The Defence of Dunkirk 1940

 07 June
 Essex Warriors Wargames Club Writtle Village Hall
  - - -
 Andrew Lawton
"Fight back to the west" On 26 May, Anthony Eden told Gort that he might need to "fight back to the west", and ordered him to prepare plans for the evacuation, but without telling the French or the Belgians. Gort replied: "I must not conceal from you a great part of the BEF and its equipment will inevitably be lost". He had foreseen the order and preliminary plans were already in hand. The first such plan, for a defence along the Lys Canal, could not be carried out because of German advances on 26 May, with 2nd Division and 50th Division pinned down, and 1st, 5th and 48th Divisions under heavy attack. 2nd Division took heavy casualties trying to keep a corridor open, being reduced to a brigade strength, but they succeeded; 1st, 3rd, 4th and 42nd Division escaped along the corridor that day, as did about one-third of the French 1st Army.
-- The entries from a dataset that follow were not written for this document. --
$ cat src/rtl/cla_v2_8bit_pkg.sv
// Shared sizing constants for the two-level 8-bit carry-lookahead adder.
package cla_v2_8bit_pkg;
    localparam int CLA_WIDTH   = 8;
    localparam int CLA_GROUP   = 4;
    localparam int CLA_NGROUPS = 2;
endpackage

$ cat src/rtl/cla_v2_8bit_if.sv
// Operand/result bundle for the registered 8-bit adder.
interface cla_v2_8bit_if;
    import cla_v2_8bit_pkg::*;

    logic [CLA_WIDTH-1:0] a;
    logic [CLA_WIDTH-1:0] b;
    logic                 cin;
    logic [CLA_WIDTH-1:0] sum;
    logic                 cout;

    modport master (output a, output b, output cin, input sum, input cout);
    modport slave  (input a, input b, input cin, output sum, output cout);
endinterface

$ cat src/rtl/cla_v2_8bit_group.sv
// 4-bit lookahead group: flat sum-of-products carries, group propagate/generate, no carry-out.
module cla_4bit_group
    import cla_v2_8bit_pkg::*;
(
    input  logic [CLA_GROUP-1:0] a,
    input  logic [CLA_GROUP-1:0] b,
    input  logic                 ci,
    output logic [CLA_GROUP-1:0] s,
    output logic                 P,
    output logic                 G
);
    logic [CLA_GROUP-1:0] p;
    logic [CLA_GROUP-1:0] g;
    logic [CLA_GROUP-1:0] c;

    assign p = a ^ b;
    assign g = a & b;

    // Every carry is a two-level expression of ci, p and g; no carry feeds another.
    assign c[0] = ci;
    assign c[1] = g[0] | (p[0] & ci);
    assign c[2] = g[1] | (p[1] & g[0]) | (p[1] & p[0] & ci);
    assign c[3] = g[2] | (p[2] & g[1]) | (p[2] & p[1] & g[0]) | (p[2] & p[1] & p[0] & ci);

    assign s = p ^ c;

    assign P = &p;
    assign G = g[3] | (p[3] & g[2]) | (p[3] & p[2] & g[1]) | (p[3] & p[2] & p[1] & g[0]);
endmodule

$ cat src/rtl/cla_v2_8bit.sv
// Registered 8-bit adder: two 4-bit lookahead groups, second-level carries, one output register.
module cla_v2_8bit
    import cla_v2_8bit_pkg::*;
(
    input  logic          clk,
    input  logic          rst,
    cla_v2_8bit_if.slave  bus
);
    logic [CLA_NGROUPS-1:0] grp_p;
    logic [CLA_NGROUPS-1:0] grp_g;
    logic                   c4;
    logic                   c8;
    logic [CLA_WIDTH-1:0]   sum_p0;
    logic [CLA_WIDTH-1:0]   sum_p1;
    logic                   cout_p1;

    // Second level: both group carries come straight from cin and the group P/G terms.
    assign c4 = grp_g[0] | (grp_p[0] & bus.cin);
    assign c8 = grp_g[1] | (grp_p[1] & grp_g[0]) | (grp_p[1] & grp_p[0] & bus.cin);

    cla_4bit_group u_grp_lo (
        .a  (bus.a[CLA_GROUP-1:0]),
        .b  (bus.b[CLA_GROUP-1:0]),
        .ci (bus.cin),
        .s  (sum_p0[CLA_GROUP-1:0]),
        .P  (grp_p[0]),
        .G  (grp_g[0])
    );

    cla_4bit_group u_grp_hi (
        .a  (bus.a[CLA_WIDTH-1:CLA_GROUP]),
        .b  (bus.b[CLA_WIDTH-1:CLA_GROUP]),
        .ci (c4),
        .s  (sum_p0[CLA_WIDTH-1:CLA_GROUP]),
        .P  (grp_p[1]),
        .G  (grp_g[1])
    );

    // p0 -> p1: output register; reset clears the result as well as dominating the inputs.
    always_ff @(posedge clk) begin
        if (rst) begin
            sum_p1  <= '0;
            cout_p1 <= 1'b0;
        end else begin
            sum_p1  <= sum_p0;
            cout_p1 <= c8;
        end
    end

    assign bus.sum  = sum_p1;
    assign bus.cout = cout_p1;
endmodule

$ cat src/flat_wrapper.sv
// flat-port wrapper written by rule: the top's interface ports become plain ports
module cla_v2_8bit_flat import cla_v2_8bit_pkg::*;
  (clk, rst, bus_a, bus_b, bus_cin, bus_sum, bus_cout);
  cla_v2_8bit_if bus_i ();
  input  logic clk;
  input  logic rst;
  input wire logic [$bits(bus_i.a)-1:0] bus_a;
  input wire logic [$bits(bus_i.b)-1:0] bus_b;
  input wire logic [$bits(bus_i.cin)-1:0] bus_cin;
  output wire logic [$bits(bus_i.sum)-1:0] bus_sum;
  output wire logic [$bits(bus_i.cout)-1:0] bus_cout;
  assign bus_i.a = bus_a;
  assign bus_i.b = bus_b;
  assign bus_i.cin = bus_cin;
  assign bus_sum = bus_i.sum;
  assign bus_cout = bus_i.cout;
  cla_v2_8bit u_core (.clk(clk), .rst(rst), .bus(bus_i));
endmodule
$ cat config.mk
export PLATFORM = sky130hd
export DESIGN_NAME = cla_v2_8bit_flat
export DESIGN_NICKNAME = d
export VERILOG_FILES = /design/src/rtl/cla_v2_8bit_pkg.sv /design/src/rtl/cla_v2_8bit_if.sv /design/src/rtl/cla_v2_8bit_group.sv /design/src/rtl/cla_v2_8bit.sv /design/src/flat_wrapper.sv
export SDC_FILE = /design/constraint.sdc
export NUM_CORES = 1
export LEC_CHECK = 0
export CAP_MARGIN = 20
export CORE_MARGIN = 3
export CORE_UTILIZATION = 43
export CTS_CLUSTER_SIZE = 14
export DETAILED_ROUTE_END_ITERATION = 10
export GPL_ROUTABILITY_DRIVEN = 0
export PLACE_DENSITY = 0.82
export SYNTH_ARGS = -nofsm -noshare
export SYNTH_HDL_FRONTEND = slang
export SYNTH_HIERARCHICAL = 1
export SYNTH_SLANG_ARGS = --single-unit
$ cat constraint.sdc
create_clock -name clk -period 3.1 [get_ports clk]
set_clock_uncertainty 0.1 [all_clocks]
set_input_delay 0.31 -clock clk [delete_from_list [all_inputs] [get_ports clk]]
set_output_delay 0.31 -clock clk [all_outputs]
set_load 0.05 [all_outputs]
Word-level counts from Yosys, hierarchy flattened
Cells that the tools add are included.
{ "word_totals": {"out_inout_bits": 9, "inputBits": 19, "reg_bits": 9, "wordCells": 63} }
{ "op_classes": {"bitwise": 59, "reduce_logical": 2} }
{ "ops": {"columns": ["cell", "count"], "rows": [
  ["AND 1 bit", 32],
  ["OR 1 bit", 21],
  ["bitwise XOR 4 bit", 4],
  ["AND 4 bit", 2],
  ["AND reduction 4 bit", 2]
]} }

Logic depth before layout (Yosys ltp)
Gate-level depths: netlist of the first run.
{ "logic_depth": {"depth_word": 9, "mapped_depth": 9, "mapped_depth_nobuf": 9} }

Hierarchy
Netlist of the first run, hierarchy kept.
{ "by_module_without_submodules": {"columns": ["module", "seq_area_each_um2", "instances", "cells_each", "area_per_inst_um2"], "rows": [
  ["cla_4bit_group", 0.0, 2, 22, 182.7],
  ["cla_v2_8bit", 180.2, 1, 21, 264.0]
]} }

Worst setup path before layout of the first run
No wires, ideal clock.
{ "synth_path": {"path_type": "input port to flip-flop", "from": "input port bus_a[2]", "to": "register u_core.sum_p1[4], in the netlist u_core/bus.sum[4]", "required_time_ps": 2935, "arrival_ps": 1843, "setup_slack_ps": 1092, "path_buffers": 0, "setup_time_ps": 65, "path_stages": 9, "cell_sequence": "ha_1 > a21oi_1 > nand2_1 > a21o_1 > a21o_1 > inv_1 > fa_1 > inv_1 > nor2b_1"} }
{ "synth_via": {"elab_chain_cells": 7, "word_cells_on_any_way": 14, "classes_between": "bitwise (13); reduce/logical (1)"} }
{ "synth_lines": {"columns": ["item", "line", "source"], "rows": [
  ["start: declaration", "flat_wrapper.sv:7", "input wire logic [$bits(bus_i.a)-1:0] bus_a;"],
  ["AND 4 bit / bitwise XOR 4 bit (equally long branches)", "cla_v2_8bit_group.sv:17, cla_v2_8bit_group.sv:16", null],
  ["AND 1 bit", "cla_v2_8bit_group.sv:28", "assign G = g[3] | (p[3] & g[2]) | (p[3] & p[2] & g[1]) | (p[3] & p[2] & p[1] & g[0]);"],
  ["OR 1 bit / AND 1 bit (equally long branches) (2 in series)", "cla_v2_8bit_group.sv:28", null],
  ["OR 1 bit *", "cla_v2_8bit_group.sv:28", null],
  ["via u_core.grp_g[0]", "cla_v2_8bit.sv:10", "logic [CLA_NGROUPS-1:0] grp_g;"],
  ["OR 1 bit *", "cla_v2_8bit.sv:18", "assign c4 = grp_g[0] | (grp_p[0] & bus.cin);"],
  ["via u_core.c4", "cla_v2_8bit.sv:11", "logic c4;"],
  ["bitwise XOR 4 bit *", "cla_v2_8bit_group.sv:25", "assign s = p ^ c;"],
  ["via u_core.sum_p0[4]", "cla_v2_8bit.sv:13", "logic [CLA_WIDTH-1:0] sum_p0;"],
  ["end signal: assignment", "cla_v2_8bit.sv:45", "sum_p1 <= sum_p0;"],
  ["end: declaration", "cla_v2_8bit.sv:14", "logic [CLA_WIDTH-1:0] sum_p1;"]
]} }
Mark *: on every way through the listed nets, which the timed path passes. The rest lies on a longest branch.
A chain may end at the register's enable or synchronous reset.

Worst setup path in the final report of the first run
Same ends and word-level chain as after synthesis.

==> out/metrics.cfg, run 1 <==
[status]
status = completed

[cells_and_area]
drive_gt1_share_pct = 9.38
diodes = 0
fin_nets = 128
areaGrowthSynthToFinish_pct = 50.1
fillers = 110

[sta]
slew_headroom_pct = 66.1
rsz0062_at_grt = false
worst_slack_ps = 794
finalHoldViolations = 0
timing.fmax_mhz = 434
worst_pin_slew_ps = 507
fin_crit_sh_pct = 74.4
setup_tns_ps = 0
setup_viol = 0
hold_slack_ps = 712
maxSlewViolCount = 0
finalCriticalPeriod_ps = 2310

[grt]
grt_use_total_pct = 14.2
overflow = 0
grt_max_degree = 10
grt_pass1_vias = 505
grt_pass1_wl_um = 2010
antenna_found_initial = 0

[yosys]
synth-compound-area-share_pct = 12.3
syn-cell-area_um2 = 629
synth_fa_ha_area_share_pct = 26.2
syn_inst = 65
synthXorXnorAreaFrac_pct = 8.35
syn_nets = 96
synth_top_family_by_area = adder cells
synthMuxAreaShare_pct = 0
avgSynthCellArea_um2 = 9.68
ys_warn_count = 6
ys_seq_elements = 9
synth-seq-area-share_pct = 28.6
synth-simple-area-share_pct = 19.7
synth_cell_types = 17

[pwr]
leakagePower_nw = 0.441
p_clk_share_pct = 21.0
p_seq_share_pct = 32.5
p_per_area_nw_per_um2 = 438
net-switching-power_uw = 148
combPwrFrac_pct = 46.5
swShare_pct = 35.7
internal-power_uw = 266
ir_drop_mv = 0.165

[route]
firstDrtPassIters = 2
routed_via_density = 5.06
antenna_left = 0
drc_errors = 0
wl_um = 1220
wl_per_cell_um = 11.0
routed-via-count = 562
drtIter0Drc = 1

[clock_network]
clockRootBuffer = clkbuf_4
cts_sinks = 9
ctsHoldBuffers = 0
ctsResizeCount = 0
cts_buffer_depth = 2
htreeDepth = 1
post_cts.repair.setup_buffers = 0
clk_pin_slew_ps = 50
cts_tree = yes
numCtsBuffers = 3

[floorplanning]
die_area_um2 = 1960
start_util_pct = 47.2
ios = 28
die_w_um = 44.3
row_count = 13
core_um2 = 1330
die_y_um = 44.3

[placed_design]
io_buffers = 27
place_hpwl_um = 1090
place_ws_ps = 547

[worst_setup_path]
arrival_ps = 2400
worst-setup-path-type = in2reg
start_kind = primary input
path_max_fanout = 5
required_ps = 3200
cp-end-kind = register

[run]
drv_cap = 0

[min_path]
holdCritPathClass = in2reg
holdPathStages = 2
min_from = rst
worstHoldEndpoint = u_core/bus.sum[7]

-- worst max path at each step --
stage                     depth (start not counted)                end      from
after floorplan                                   9  u_core/bus.sum[4]  bus_a[2]
after global placement                           10  u_core/bus.sum[4]  bus_a[2]
after detailed placement                         10  u_core/bus.sum[4]  bus_a[2]
after CTS                                        10  u_core/bus.sum[4]  bus_a[2]
after global routing                             10  u_core/bus.sum[4]  bus_a[2]
final                                            10  u_core/bus.sum[4]  bus_a[2]
-- metal layers --
| layer | track usage [%] | up-vias | share of wire, % | routed length (um) |
|---|---|---|---|---|
| li1 | - | 280 | - | - |
| met1 | 15.1 | 257 | 42 | 509 |
| met2 | 24.7 | 22 | 48 | 584 |
| met3 | 3.66 | 3 | 8.2 | 100 |
| met4 | 9.04 | 0 | 2.4 | 29 |
| met5 | 0 | - | 0 | 0 |
-- synthesized netlist by cell type --
cell type,instances,area [um^2]
a211oi_2,1,12.5
a21o_1,5,37.5
a21oi_1,2,10.0
a21oi_2,2,17.5
and4_2,2,20.0
dfxtp_1,9,180
fa_1,2,40.0
ha_1,10,125
inv_1,8,30.0
nand2_1,2,7.51
nand3_1,4,20.0
nand4_1,2,12.5
nor2_1,1,3.75
nor2b_1,8,50.1
nor3_2,1,10.0
xnor2_1,4,35.0
xor2_1,2,17.5
-- cell usage in the layout (no fill, tap or decap) --
| master | count |
|---|---|
| clkbuf_4 | 3 |
| ha_1 | 10 |
| nor2b_1 | 8 |
| clkbuf_1 | 1 |
| fa_1 | 2 |
| nor2_1 | 1 |
| nor3_2 | 1 |
| a21o_1 | 5 |
| a211oi_2 | 1 |
| xnor2_1 | 4 |
| and4_2 | 2 |
| nand2_1 | 2 |
| xor2_1 | 2 |
| a21oi_1 | 2 |
| inv_1 | 8 |
| nand3_1 | 4 |
| clkdlybuf4s50_1 | 27 |
| dfxtp_1 | 9 |
| a21oi_2 | 2 |
| nand4_1 | 2 |
-- kinds of logic (layout without fill, tap and decap cells) --
group	after synthesis	after routing
buf+inv	8	39
xor+xnor	6	6
flops	9	9
compound gates	10	10
simple gates	20	20
fa+ha+maj	12	12
-- critical path, cell delays in order --
cell             delay [ps]
clkdlybuf4s50_1         410
ha_1                    360
a21oi_1                 230
nand2_1                  90
a21o_1                  200
a21o_1                  180
inv_1                    70
fa_1                    400
inv_1                    50
nor2b_1                 100
-- through the flow --
step	area, um^2	instances	util (%)	power, mW
5_1_grt	945	111	70.8	0.438
3_3_place_gp	918	107	68.9	0.325
4_1_cts	945	111	70.8	0.419
6_report	945	111	70.8	0.414
2_1_floorplan	629	65	-	0.261
3_5_place_dp	918	107	68.9	0.330
-- final cells by class --
type | instances | area [um^2] | share of cell area (%)
clock buffer | 4 | 26.3 | 2.78
inverter | 8 | 30.0 | 3.18
multi-input combinational | 48 | 419 | 44.4
sequential | 9 | 180 | 19.1
tap | 15 | 18.8 | 1.99
timing repair buffer | 27 | 270 | 28.6
-- power by group through the flow --
stage / combinational (mW) / clock, mW / sequential [mW]
after floorplan: 0.0698 / 0 / 0.191
after global placement: 0.188 / 0 / 0.137
after detailed placement: 0.193 / 0 / 0.138
after CTS: 0.193 / 0.0906 / 0.135
after global routing: 0.207 / 0.0947 / 0.136
final: 0.192 / 0.0871 / 0.135
-- state kept, by name, indices dropped and copies added, names as in the netlist --
signal and count:
u_core/bus.sum 8, u_core/bus.cout 1
Power figures use the tool's default switching activity.
==> run 2: changes to the inputs <==
--- a/config.mk
+++ b/config.mk
@@ -7,11 +7,11 @@
 export LEC_CHECK = 0
 export CAP_MARGIN = 20
 export CORE_MARGIN = 3
-export CORE_UTILIZATION = 43
+export CORE_UTILIZATION = 40
 export CTS_CLUSTER_SIZE = 14
 export DETAILED_ROUTE_END_ITERATION = 10
 export GPL_ROUTABILITY_DRIVEN = 0
-export PLACE_DENSITY = 0.82
+export PLACE_DENSITY = 0.77
 export SYNTH_ARGS = -nofsm -noshare
 export SYNTH_HDL_FRONTEND = slang
 export SYNTH_HIERARCHICAL = 1
==> constraint.sdc (replaced) <==
create_clock -name clk -period 2.2 [get_ports clk]
set_clock_uncertainty 0.1 [all_clocks]
set_input_delay 0.22 -clock clk [delete_from_list [all_inputs] [get_ports clk]]
set_output_delay 0.22 -clock clk [all_outputs]
set_load 0.05 [all_outputs]
==> out/metrics.cfg, run 2 (synthesized netlist as in run 1, its figures left out) <==
[route]
wl_per_cell_um = 11.1  ; +0.76%
routed-via-count = 574  ; +2.1%
wl_um = 1300  ; +6.2%
drtIter0Drc = 6  ; +5
routed_via_density = 4.91  ; -3.1%
drc_errors = 0  ; unchanged
firstDrtPassIters = 3  ; +1
antenna_left = 0  ; unchanged

[placed_design]
placed_area_um2 = 963  ; +4.9%
io_buffers = 27  ; unchanged
place_inst = 113  ; +5.6%
place_hpwl_um = 1120  ; +3.3%

[floorplanning]
start_util_pct = 45.5  ; -1.7 points
core_um2 = 1380  ; +3.7%
row_count = 13  ; unchanged
die_w_um = 45.7  ; +3.2%
die_area_um2 = 2090  ; +6.5%
die_y_um = 45.7  ; +3.2%
ios = 28  ; unchanged

[cells_and_area]
diodes = 0  ; unchanged
fin_nets = 134  ; +4.7%
final_common_cell = clkdlybuf4s50_1
fin_area_um2 = 1010  ; +6.5%
largest_reg_flops = 8  ; unchanged
fin_cells = 117  ; +5.4%
final_cell_mix = clkdlybuf4s50_1 (27), dfxtp_1 (9), ha_1 (9)
areaGrowthSynthToFinish_pct = 59.8
drive_gt1_share_pct = 16.7  ; +7.3 points

[clock_network]
cts_tree = yes
post_cts.repair.setup_buffers = 0  ; unchanged
clk_pin_slew_ps = 50  ; about the same
htreeDepth = 1  ; unchanged
cts_buffer_depth = 2  ; unchanged
numCtsBuffers = 3  ; unchanged
cts_sinks = 9  ; unchanged
clockRootBuffer = clkbuf_4
ctsHoldBuffers = 0  ; unchanged

[grt]
antenna_found_initial = 0  ; unchanged
grt_max_degree = 10  ; unchanged
grt_pass1_wl_um = 2140  ; +6.6%
grt_use_total_pct = 14.6  ; +0.37 points
overflow = 0  ; unchanged
grt_pass1_vias = 544  ; +7.7%

[sta]
worst_pin_slew_ps = 508  ; +1.89 ps
finalHoldViolations = 0  ; unchanged
fin_crit_sh_pct = 95.7
setup_tns_ps = 0  ; unchanged
setup_viol = 0  ; unchanged
rsz0062_at_grt = false
slew_headroom_pct = 66.0  ; -0.13 points
timing.fmax_mhz = 475
finalCriticalPeriod_ps = 2110
maxSlewViolCount = 0  ; unchanged

[min_path]
holdPathStages = 2  ; unchanged
min_from = rst
worstHoldEndpoint = u_core/bus.sum[0]
holdCritPathClass = in2reg

[pwr]
ir_drop_mv = 0.237  ; +44%
total_power_uw = 593  ; +43%
p_per_area_nw_per_um2 = 590  ; +35%
leakagePower_nw = 0.472  ; +6.9%

[worst_setup_path]
worst-setup-path-type = in2reg
arrival_ps = 2130  ; -270 ps
required_ps = 2230  ; -970 ps
cp-end-kind = register
start_kind = primary input
path_max_fanout = 5  ; unchanged

[run]
drv_cap = 0  ; unchanged

[status]
status = completed

run 2: changes by cell type in the layout (fill, tap and decap cells not counted), sizes merged:
| cell | delta |
|---|---|
| buf | +6 |
run 2: worst max-delay path by stage:
| stage | from | to | slack, ps | cells past startpoint |
|---|---|---|---|---|
| 6_report | bus_a[2] | u_core/bus.sum[5] | 90 | 10 |
| 5_1_grt | bus_a[2] | u_core/bus.sum[5] | 10 | 10 |
| 4_1_cts | bus_a[2] | u_core/bus.sum[6] | 30 | 10 |
| 3_5_place_dp | bus_a[2] | u_core/bus.sum[6] | -260 | 10 |
| 3_3_place_gp | bus_a[2] | u_core/bus.sum[4] | -190 | 10 |
| 2_1_floorplan | bus_a[2] | u_core/bus.sum[4] | 280 | 9 |
run 2: power by group:
part / internal, mW / total, mW / switching (mW)
Sequential: 0.185 / 0.189 / 0.00482
Combinational: 0.133 / 0.287 / 0.154
Clock: 0.0692 / 0.116 / 0.0472
Total: 0.387 / 0.593 / 0.206
run 2: layout make-up:
cell class	instances	area [um^2]
Timing Repair Buffer	33	315
Clock buffer	4	26.3
Inverter	8	30.0
Fill cell	115	377
Tap cell	15	18.8
Sequential cell	9	180
Multi-Input combinational cell	48	435
run 2: critical path, stage by stage:
cell             delay (ps)
clkdlybuf4s50_1         450
ha_4                    310
nand3_1                 110
nand2_1                  90
a21o_1                  130
a21o_1                  130
inv_1                    60
fa_1                    370
xnor2_1                 130
nor2b_1                 120
run 2: through the flow:
stage	util, %	worst slack (ps)	hold slack, ps
after CTS	71.9	29.9	615
after detailed placement	69.7	-264	875
after floorplan	-	282	190
after global routing	72.8	13.4	659
final	72.8	94.7	614
after global placement	69.7	-191	869
run 2: routing by layer:
metal  global-route usage [%]  wire length (um)  up-vias
li1                         -                 -      296
met1                     15.7               538      260
met2                     25.1               680       16
met3                     1.58                53        2
met4                     12.3                27        0
met5                        0                 0        -
run 2: what timing repair did:
item	in CTS	in global routing
endpoints found under the hold margin	0	0
gates resized for setup	1	2
endpoints found under the setup margin	1	3
pin swaps	0	1
==> run 3: changes to the inputs <==
--- a/config.mk
+++ b/config.mk
@@ -11,6 +11,7 @@
 export CTS_CLUSTER_SIZE = 14
 export DETAILED_ROUTE_END_ITERATION = 10
 export GPL_ROUTABILITY_DRIVEN = 0
+export MAX_ROUTING_LAYER = met4
 export PLACE_DENSITY = 0.77
 export SYNTH_ARGS = -nofsm -noshare
 export SYNTH_HDL_FRONTEND = slang
==> out/metrics.cfg, run 3 (synthesized netlist as in run 1, its figures left out) <==
[worst_setup_path]
crit_path_cell_trace = clkdlybuf4s50_1, ha_4, nand3_1, nand2_1, a21o_1, a21o_1, inv_1, fa_1, xnor2_1, nor2b_1
critPathSlowestCell = clkdlybuf4s50_1
worst-setup-path-type = in2reg
path_max_fanout = 5  ; unchanged
cp_num_buf_inv = 2  ; unchanged
path_common_cell = a21o_1
arrival_ps = 2130  ; about the same
cp_top_family = adder cells
required_ps = 2230  ; about the same
cp-end-kind = register
start_kind = primary input
critPathMaxStageDelay_ps = 450  ; about the same

[sta]
finalHoldViolations = 0  ; unchanged
worst_pin_slew_ps = 508  ; unchanged
setup_tns_ps = 0  ; unchanged
timing.fmax_mhz = 475  ; unchanged
slew_headroom_pct = 66.0  ; unchanged
finalCriticalPeriod_ps = 2110  ; unchanged
rsz0062_at_grt = false
worst_slack_ps = 94.7  ; unchanged
fin_crit_sh_pct = 95.7  ; unchanged
setup_viol = 0  ; unchanged
maxSlewViolCount = 0  ; unchanged

[placed_design]
place_ws_ps = -264  ; unchanged
io_buffers = 27  ; unchanged
place_hpwl_um = 1120  ; unchanged

[route]
met2_length_um = 680  ; unchanged
routed_via_density = 4.91  ; unchanged
wl_um = 1300  ; unchanged
routed-via-count = 574  ; unchanged
wl_per_cell_um = 11.1  ; unchanged
antenna_left = 0  ; unchanged
met3_length_um = 50  ; -5.7%
dr.max_layer_used = met4
met1Wirelength_um = 542  ; +0.74%
drtIter0Drc = 6  ; unchanged
firstDrtPassIters = 3  ; unchanged
drc_errors = 0  ; unchanged

[clock_network]
ctsHoldBuffers = 0  ; unchanged
clockRootBuffer = clkbuf_4
post_cts.repair.setup_buffers = 0  ; unchanged
htreeDepth = 1  ; unchanged
cts_tree = yes
cts_sinks = 9  ; unchanged
clk_pin_slew_ps = 50  ; about the same
cts_buffer_depth = 2  ; unchanged
numCtsBuffers = 3  ; unchanged

[grt]
overflow = 0  ; unchanged
grt_use_total_pct = 15.0  ; +0.42 points
grt_pass1_vias = 544  ; unchanged
antenna_found_initial = 0  ; unchanged
grt_max_degree = 10  ; unchanged
grt_pass1_wl_um = 2140  ; unchanged

[floorplanning]
core_um2 = 1380  ; unchanged
row_count = 13  ; unchanged
die_y_um = 45.7  ; unchanged
die_w_um = 45.7  ; unchanged
die_area_um2 = 2090  ; unchanged
start_util_pct = 45.5  ; unchanged
ios = 28  ; unchanged

[cells_and_area]
diodes = 0  ; unchanged
largest_reg_flops = 8  ; unchanged
areaGrowthSynthToFinish_pct = 59.8  ; unchanged
drive_gt1_share_pct = 16.7  ; unchanged
final_core_util_pct = 72.8  ; unchanged
final_cell_mix = clkdlybuf4s50_1 (27), dfxtp_1 (9), ha_1 (9)
final_common_cell = clkdlybuf4s50_1
fin_nets = 134  ; unchanged

[pwr]
leakagePower_nw = 0.472  ; unchanged
total_power_uw = 593  ; about the same
p_per_area_nw_per_um2 = 590  ; about the same
ir_drop_mv = 0.237  ; unchanged

[min_path]
holdCritPathClass = in2reg

[run]
drv_cap = 0  ; unchanged

[status]
status = completed

## run 3: cell counts in the layout (fill, tap and decap cells not counted)
No cell type changed its count.
## run 3: repair_timing
action	CTS	global route
setup endpoints to repair	1	3
gates resized for setup	1	2
pin swaps	0	1
cloned	0	0
## run 3: stage by stage
stage	cell area (um^2)	std cells	hold WS (ps)
after CTS	993	117	615
after global routing	1010	117	659
after detailed placement	963	113	875
final	1010	117	614
after global placement	963	113	869
after floorplan	629	65	190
As the Allies fell back, they disabled their artillery and vehicles and destroyed their stores. Map of the battle On 27 May, the British fought back to the Dunkirk perimeter line. The Le Paradis massacre took place that day, when the 3. SS Division Totenkopf machine-gunned 97 British prisoners near the La Bassée Canal. These prisoners were from the 2nd Battalion, Royal Norfolk Regiment. The Germans lined them against the wall of a barn and shot them all; only two survived. Meanwhile, the Luftwaffe dropped bombs and leaflets on the Allied armies. The leaflets showed a map of the situation. They read, in English and French: "British soldiers! Look at the map: it gives your true situation! Your troops are entirely surrounded – stop fighting! Put down your arms!" The Allied soldiers mostly used these as toilet paper. To the land- and air-minded Nazis, the sea seemed an impassable barrier, so they really did think the Allies were surrounded; but the British saw the sea as a route to safety. As well as the Luftwaffe 's bombs, German heavy artillery (which had just come within range) also fired high-explosive shells into Dunkirk. By this time, the town contained the bodies of over 1,000 civilian casualties. This bombardment continued until the evacuation was over.